▼

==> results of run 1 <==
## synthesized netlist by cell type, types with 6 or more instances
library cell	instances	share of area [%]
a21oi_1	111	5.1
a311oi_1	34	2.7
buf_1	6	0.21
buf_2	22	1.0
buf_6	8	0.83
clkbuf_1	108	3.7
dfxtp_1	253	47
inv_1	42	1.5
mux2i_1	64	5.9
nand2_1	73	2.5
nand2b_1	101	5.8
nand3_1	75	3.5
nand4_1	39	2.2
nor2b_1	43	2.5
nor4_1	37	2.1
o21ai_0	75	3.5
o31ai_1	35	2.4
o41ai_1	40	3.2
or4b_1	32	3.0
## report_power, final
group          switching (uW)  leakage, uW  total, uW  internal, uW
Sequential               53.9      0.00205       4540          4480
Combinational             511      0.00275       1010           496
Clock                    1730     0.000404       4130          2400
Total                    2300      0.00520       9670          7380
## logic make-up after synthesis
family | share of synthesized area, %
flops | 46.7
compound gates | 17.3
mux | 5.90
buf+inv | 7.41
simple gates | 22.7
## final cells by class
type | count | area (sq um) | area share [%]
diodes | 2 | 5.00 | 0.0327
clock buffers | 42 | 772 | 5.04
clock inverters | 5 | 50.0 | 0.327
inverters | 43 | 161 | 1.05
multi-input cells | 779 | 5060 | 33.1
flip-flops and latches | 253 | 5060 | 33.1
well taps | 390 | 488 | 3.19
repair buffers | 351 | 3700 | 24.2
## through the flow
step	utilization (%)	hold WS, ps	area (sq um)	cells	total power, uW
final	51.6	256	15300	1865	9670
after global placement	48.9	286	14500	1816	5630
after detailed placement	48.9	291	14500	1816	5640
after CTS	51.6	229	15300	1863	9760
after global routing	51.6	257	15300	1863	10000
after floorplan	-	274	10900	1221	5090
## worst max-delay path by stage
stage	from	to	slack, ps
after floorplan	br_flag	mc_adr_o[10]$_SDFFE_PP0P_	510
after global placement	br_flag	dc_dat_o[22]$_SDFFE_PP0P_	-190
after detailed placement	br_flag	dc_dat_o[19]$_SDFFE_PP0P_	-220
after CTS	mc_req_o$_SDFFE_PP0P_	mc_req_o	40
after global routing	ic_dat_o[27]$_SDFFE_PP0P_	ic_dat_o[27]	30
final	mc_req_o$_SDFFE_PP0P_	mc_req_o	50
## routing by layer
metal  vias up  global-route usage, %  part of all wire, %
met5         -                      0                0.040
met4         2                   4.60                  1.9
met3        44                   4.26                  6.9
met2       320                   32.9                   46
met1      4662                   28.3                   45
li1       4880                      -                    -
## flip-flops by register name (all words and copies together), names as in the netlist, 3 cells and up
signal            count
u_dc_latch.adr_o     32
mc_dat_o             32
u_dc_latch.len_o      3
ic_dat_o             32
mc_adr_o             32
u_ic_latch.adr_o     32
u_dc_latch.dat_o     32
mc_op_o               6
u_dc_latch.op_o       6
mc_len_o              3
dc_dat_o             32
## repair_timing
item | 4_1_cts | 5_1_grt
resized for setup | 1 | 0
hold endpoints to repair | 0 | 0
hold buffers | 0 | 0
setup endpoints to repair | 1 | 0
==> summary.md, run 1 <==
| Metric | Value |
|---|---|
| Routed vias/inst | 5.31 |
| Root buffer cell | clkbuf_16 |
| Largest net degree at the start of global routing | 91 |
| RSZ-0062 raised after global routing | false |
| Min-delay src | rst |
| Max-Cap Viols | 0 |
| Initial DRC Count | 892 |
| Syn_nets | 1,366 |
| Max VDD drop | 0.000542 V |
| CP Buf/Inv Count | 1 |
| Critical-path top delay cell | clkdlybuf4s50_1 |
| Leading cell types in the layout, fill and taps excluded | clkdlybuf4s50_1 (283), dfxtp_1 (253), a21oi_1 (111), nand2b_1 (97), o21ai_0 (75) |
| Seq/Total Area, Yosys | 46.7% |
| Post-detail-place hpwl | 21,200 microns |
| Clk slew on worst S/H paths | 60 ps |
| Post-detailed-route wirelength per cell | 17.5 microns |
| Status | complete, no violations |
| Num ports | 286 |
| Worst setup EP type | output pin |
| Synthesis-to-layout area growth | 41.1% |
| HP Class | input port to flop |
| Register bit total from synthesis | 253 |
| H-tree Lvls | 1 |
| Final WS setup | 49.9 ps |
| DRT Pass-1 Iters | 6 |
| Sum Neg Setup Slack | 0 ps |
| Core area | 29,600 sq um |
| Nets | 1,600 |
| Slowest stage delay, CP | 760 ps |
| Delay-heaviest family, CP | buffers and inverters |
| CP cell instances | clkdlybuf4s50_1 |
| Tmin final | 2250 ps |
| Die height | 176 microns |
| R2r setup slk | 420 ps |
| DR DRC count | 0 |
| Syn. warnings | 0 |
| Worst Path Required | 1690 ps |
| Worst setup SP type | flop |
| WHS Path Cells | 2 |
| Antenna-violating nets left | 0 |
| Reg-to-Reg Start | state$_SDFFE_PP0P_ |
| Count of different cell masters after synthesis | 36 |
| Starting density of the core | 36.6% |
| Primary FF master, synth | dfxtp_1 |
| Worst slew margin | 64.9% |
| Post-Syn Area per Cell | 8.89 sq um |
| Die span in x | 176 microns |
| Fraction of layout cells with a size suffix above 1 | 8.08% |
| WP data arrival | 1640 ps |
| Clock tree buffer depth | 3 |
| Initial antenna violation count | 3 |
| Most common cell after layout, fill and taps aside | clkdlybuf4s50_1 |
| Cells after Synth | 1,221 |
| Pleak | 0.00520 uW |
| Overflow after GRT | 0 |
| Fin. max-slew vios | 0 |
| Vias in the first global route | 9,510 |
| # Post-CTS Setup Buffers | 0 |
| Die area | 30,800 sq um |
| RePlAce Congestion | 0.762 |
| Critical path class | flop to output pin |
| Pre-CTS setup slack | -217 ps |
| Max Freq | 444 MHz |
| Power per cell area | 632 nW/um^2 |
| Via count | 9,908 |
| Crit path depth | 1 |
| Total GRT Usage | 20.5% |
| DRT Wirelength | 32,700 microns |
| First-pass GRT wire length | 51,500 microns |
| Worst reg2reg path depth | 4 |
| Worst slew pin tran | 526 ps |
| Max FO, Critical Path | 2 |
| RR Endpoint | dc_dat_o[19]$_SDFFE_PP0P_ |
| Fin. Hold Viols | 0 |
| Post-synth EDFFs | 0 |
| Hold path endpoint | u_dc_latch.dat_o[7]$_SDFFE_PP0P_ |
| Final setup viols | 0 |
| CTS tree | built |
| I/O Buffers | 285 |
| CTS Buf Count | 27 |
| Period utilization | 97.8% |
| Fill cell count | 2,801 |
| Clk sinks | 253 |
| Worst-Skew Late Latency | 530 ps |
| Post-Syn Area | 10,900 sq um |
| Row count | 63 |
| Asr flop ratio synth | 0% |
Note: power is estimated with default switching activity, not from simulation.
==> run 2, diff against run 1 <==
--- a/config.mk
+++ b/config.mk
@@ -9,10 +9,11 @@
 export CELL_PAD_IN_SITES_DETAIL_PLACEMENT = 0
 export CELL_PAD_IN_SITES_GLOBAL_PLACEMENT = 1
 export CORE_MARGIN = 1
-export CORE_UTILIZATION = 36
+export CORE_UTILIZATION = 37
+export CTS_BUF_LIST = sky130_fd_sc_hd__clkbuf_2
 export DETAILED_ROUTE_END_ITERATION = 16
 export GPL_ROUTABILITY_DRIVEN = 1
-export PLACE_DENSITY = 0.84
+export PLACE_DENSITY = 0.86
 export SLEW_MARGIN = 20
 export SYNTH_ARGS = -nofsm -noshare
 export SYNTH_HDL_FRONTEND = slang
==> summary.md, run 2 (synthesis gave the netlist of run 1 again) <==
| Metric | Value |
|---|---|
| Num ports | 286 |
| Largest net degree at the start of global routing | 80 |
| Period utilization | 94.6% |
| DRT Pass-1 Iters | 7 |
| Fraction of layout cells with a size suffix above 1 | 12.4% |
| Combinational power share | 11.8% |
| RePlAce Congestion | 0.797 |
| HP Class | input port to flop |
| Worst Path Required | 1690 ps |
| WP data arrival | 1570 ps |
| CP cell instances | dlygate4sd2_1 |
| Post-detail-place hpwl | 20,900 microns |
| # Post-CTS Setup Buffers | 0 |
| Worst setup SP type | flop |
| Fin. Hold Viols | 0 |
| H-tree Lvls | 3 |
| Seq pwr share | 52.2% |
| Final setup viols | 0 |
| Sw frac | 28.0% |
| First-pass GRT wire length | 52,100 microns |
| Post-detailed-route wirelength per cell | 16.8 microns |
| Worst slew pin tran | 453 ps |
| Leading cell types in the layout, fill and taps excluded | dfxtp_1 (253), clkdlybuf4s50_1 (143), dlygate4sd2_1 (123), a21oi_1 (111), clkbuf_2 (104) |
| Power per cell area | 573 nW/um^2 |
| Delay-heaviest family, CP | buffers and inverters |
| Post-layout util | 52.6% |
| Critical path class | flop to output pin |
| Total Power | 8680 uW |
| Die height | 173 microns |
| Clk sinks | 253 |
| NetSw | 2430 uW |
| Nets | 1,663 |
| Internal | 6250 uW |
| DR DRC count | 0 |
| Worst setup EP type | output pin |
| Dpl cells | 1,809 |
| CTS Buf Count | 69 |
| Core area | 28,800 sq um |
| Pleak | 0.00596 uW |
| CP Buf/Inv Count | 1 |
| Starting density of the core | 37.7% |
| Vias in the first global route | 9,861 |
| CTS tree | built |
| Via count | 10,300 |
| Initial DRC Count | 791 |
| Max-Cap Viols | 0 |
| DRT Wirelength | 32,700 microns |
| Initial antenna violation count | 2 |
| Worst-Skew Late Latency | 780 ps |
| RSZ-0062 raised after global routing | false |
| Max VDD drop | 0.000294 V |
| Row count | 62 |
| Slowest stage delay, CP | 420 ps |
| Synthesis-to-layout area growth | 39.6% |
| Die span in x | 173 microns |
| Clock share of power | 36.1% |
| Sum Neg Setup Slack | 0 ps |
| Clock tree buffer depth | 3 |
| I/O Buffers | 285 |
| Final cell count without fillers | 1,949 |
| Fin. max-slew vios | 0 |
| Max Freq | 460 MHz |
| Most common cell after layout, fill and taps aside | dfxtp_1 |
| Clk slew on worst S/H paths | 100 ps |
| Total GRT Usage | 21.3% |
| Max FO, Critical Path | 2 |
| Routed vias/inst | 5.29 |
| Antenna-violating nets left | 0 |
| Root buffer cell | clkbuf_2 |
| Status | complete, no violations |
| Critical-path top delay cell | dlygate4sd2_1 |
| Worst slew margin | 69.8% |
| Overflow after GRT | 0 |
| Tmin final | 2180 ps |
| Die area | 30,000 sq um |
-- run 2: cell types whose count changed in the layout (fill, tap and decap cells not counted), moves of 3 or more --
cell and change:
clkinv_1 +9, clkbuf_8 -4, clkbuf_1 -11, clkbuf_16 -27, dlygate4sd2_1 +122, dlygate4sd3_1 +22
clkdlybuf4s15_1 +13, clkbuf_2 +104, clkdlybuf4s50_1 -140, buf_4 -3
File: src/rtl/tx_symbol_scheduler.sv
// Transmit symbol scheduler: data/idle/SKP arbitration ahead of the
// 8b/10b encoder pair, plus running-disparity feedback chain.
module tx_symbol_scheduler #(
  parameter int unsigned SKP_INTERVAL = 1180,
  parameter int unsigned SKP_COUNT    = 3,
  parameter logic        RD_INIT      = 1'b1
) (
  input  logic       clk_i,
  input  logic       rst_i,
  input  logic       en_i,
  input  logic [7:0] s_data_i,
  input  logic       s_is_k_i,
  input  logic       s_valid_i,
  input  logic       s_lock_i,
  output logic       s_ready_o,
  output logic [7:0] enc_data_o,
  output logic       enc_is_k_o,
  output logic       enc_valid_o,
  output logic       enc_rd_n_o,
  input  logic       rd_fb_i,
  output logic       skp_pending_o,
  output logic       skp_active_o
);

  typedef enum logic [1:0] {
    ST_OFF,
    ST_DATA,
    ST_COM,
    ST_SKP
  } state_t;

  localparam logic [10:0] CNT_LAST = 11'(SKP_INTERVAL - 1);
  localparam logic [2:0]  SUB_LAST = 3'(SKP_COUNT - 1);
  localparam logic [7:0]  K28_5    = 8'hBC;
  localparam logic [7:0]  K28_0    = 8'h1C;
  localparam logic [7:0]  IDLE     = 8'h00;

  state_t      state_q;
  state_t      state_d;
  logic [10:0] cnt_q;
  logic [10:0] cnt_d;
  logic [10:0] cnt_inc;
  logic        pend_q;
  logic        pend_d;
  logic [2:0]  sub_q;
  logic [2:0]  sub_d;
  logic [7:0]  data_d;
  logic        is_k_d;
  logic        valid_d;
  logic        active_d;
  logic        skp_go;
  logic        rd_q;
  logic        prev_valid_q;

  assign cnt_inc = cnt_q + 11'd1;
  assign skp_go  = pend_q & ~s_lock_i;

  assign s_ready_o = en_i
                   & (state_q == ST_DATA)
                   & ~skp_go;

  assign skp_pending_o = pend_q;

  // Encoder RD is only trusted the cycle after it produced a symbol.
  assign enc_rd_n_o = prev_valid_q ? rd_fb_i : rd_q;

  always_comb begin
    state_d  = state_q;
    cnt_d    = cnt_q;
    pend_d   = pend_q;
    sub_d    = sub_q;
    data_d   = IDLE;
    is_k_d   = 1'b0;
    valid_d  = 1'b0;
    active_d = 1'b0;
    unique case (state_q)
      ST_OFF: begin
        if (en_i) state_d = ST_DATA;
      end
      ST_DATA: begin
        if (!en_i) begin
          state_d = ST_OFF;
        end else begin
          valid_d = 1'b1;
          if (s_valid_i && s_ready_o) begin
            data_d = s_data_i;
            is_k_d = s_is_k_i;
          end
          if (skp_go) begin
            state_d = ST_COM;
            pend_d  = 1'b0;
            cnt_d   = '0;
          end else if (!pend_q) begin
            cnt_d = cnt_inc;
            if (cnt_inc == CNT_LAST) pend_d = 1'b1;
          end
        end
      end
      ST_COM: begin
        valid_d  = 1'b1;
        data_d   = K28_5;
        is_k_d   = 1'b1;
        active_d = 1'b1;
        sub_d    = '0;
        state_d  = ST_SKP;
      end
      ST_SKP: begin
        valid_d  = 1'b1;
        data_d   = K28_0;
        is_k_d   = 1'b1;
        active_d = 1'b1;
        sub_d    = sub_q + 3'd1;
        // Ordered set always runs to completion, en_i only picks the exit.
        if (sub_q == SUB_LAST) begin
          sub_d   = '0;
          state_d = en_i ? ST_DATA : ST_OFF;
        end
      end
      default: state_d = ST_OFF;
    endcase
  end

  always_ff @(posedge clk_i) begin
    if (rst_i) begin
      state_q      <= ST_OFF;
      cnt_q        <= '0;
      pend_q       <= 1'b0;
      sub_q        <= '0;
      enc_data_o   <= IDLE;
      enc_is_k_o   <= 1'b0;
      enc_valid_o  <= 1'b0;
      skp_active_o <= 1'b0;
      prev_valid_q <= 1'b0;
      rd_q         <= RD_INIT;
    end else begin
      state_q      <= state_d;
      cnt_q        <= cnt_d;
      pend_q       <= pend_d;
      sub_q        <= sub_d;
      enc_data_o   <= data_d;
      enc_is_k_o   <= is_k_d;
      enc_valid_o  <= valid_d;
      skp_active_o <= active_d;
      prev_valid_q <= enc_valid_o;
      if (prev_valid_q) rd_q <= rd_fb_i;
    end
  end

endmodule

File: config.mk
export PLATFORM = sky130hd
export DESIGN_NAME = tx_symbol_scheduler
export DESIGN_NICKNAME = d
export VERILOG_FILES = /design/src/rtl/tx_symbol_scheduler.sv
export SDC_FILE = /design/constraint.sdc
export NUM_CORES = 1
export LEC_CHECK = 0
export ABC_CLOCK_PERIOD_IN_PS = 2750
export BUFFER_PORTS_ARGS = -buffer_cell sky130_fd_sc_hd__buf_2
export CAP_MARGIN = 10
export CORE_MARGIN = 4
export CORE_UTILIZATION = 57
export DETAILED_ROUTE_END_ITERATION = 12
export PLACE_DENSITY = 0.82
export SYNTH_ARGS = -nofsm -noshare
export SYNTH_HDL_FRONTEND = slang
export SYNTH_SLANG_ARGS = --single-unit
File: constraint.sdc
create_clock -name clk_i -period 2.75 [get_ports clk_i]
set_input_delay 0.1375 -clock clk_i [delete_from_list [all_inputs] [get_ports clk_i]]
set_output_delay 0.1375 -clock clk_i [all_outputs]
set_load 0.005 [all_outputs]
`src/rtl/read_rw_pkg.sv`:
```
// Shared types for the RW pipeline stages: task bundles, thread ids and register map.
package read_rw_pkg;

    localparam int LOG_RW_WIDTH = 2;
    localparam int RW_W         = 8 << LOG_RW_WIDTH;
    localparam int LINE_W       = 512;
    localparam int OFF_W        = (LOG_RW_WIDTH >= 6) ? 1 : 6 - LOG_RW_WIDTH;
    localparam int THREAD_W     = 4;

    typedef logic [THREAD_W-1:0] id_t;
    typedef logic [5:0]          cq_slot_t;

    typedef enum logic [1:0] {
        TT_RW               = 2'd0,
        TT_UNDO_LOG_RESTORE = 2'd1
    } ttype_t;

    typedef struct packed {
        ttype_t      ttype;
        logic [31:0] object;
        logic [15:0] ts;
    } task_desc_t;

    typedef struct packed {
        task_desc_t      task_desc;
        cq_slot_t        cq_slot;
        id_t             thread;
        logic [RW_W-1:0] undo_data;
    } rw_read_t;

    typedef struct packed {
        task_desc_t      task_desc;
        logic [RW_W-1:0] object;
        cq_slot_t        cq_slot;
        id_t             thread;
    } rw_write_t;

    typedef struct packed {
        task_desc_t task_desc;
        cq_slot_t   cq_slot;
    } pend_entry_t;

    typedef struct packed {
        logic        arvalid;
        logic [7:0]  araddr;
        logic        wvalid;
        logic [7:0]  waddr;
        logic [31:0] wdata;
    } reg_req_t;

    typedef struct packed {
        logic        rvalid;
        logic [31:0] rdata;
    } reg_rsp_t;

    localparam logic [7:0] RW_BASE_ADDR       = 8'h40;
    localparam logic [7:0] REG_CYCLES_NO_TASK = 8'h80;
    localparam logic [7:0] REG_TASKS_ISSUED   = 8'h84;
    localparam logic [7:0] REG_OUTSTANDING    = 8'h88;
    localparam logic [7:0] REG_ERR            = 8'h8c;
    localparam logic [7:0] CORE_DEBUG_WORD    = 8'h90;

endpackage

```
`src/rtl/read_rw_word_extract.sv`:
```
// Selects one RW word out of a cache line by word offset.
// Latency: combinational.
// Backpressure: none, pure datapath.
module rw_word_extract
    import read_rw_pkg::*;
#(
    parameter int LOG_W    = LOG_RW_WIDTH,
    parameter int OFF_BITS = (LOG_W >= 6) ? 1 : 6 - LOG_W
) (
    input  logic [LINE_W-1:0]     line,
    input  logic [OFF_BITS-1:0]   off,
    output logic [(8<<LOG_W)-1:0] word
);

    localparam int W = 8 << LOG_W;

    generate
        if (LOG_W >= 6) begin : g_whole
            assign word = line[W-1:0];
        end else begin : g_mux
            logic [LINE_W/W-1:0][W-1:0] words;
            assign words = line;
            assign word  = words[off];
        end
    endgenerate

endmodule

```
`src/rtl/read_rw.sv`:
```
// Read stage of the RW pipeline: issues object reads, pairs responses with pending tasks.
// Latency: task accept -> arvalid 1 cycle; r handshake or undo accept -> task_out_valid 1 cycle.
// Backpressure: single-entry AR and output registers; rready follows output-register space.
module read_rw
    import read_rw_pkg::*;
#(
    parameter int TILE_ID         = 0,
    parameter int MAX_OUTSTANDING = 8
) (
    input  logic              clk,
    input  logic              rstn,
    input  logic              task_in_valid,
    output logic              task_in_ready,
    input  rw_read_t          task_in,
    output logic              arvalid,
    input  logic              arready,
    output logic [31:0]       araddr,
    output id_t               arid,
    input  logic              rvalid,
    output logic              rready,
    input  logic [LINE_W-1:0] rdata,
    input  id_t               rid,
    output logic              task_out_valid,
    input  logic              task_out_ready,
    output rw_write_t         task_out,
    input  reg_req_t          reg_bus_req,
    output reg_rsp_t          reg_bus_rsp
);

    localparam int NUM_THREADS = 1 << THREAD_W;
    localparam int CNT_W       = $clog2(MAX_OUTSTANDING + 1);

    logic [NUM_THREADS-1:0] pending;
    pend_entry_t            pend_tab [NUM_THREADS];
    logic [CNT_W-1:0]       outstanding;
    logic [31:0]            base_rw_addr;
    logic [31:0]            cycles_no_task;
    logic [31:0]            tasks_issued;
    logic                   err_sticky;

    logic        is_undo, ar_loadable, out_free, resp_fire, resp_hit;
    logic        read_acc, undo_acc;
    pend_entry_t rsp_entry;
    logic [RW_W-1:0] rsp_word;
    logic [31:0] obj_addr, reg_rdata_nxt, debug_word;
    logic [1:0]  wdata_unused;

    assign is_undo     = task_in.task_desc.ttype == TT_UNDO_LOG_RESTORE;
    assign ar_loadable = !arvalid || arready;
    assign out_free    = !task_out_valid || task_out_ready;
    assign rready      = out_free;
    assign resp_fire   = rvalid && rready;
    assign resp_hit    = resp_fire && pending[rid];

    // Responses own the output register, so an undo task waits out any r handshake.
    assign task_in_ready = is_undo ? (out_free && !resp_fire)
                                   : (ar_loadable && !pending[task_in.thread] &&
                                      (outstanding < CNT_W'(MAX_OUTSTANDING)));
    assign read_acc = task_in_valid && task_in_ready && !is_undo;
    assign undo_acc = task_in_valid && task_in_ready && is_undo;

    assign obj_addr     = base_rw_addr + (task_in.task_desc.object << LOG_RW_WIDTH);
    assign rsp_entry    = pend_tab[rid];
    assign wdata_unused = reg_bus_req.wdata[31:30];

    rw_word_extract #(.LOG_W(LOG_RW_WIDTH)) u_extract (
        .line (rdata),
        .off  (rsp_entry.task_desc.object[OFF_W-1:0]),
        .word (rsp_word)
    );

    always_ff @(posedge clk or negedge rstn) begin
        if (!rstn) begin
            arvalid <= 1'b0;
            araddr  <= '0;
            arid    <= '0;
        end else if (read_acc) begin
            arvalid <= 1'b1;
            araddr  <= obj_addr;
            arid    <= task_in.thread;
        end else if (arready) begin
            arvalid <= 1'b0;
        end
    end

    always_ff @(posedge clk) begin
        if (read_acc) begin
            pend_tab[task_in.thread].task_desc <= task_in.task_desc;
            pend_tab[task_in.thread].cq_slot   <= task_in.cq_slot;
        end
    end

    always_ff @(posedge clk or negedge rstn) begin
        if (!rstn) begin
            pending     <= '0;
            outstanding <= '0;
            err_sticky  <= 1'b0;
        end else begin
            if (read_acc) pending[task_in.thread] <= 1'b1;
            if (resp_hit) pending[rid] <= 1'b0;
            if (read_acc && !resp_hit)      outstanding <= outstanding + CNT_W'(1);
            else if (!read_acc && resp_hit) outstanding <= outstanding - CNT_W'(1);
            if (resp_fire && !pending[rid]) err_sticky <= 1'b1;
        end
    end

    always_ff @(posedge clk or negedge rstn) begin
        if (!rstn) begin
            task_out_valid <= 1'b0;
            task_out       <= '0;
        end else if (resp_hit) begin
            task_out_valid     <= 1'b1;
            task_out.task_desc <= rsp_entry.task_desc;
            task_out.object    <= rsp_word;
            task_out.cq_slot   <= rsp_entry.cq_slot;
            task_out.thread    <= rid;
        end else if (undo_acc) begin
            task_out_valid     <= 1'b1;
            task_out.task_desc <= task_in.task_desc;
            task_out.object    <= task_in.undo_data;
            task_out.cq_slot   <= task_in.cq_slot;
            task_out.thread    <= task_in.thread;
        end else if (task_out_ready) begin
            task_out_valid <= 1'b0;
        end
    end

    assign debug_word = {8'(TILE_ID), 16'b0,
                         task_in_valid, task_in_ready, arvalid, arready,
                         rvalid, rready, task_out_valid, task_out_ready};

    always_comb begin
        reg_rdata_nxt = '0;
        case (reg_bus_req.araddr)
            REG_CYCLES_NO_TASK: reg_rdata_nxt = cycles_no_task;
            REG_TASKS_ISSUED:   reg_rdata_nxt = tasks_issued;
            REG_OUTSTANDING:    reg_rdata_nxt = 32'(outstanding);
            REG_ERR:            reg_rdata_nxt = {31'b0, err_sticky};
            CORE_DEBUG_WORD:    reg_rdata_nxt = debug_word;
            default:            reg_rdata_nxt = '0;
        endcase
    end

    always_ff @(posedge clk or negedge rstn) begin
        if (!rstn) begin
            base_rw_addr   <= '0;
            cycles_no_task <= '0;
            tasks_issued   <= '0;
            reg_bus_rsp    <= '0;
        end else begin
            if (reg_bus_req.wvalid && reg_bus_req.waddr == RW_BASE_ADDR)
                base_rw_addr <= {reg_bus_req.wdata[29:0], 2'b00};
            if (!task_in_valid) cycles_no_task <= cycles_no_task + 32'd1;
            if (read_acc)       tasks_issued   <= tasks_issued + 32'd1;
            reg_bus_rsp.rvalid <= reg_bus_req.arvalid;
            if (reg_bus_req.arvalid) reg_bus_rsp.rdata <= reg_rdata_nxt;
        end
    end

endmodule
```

▲

*WORK INSTRUCTION*: Look through the entries for lines containing the word "growth" and return each one.

*YOUR SOLUTION*:
| Synthesis-to-layout area growth | 41.1% |
| Synthesis-to-layout area growth | 39.6% |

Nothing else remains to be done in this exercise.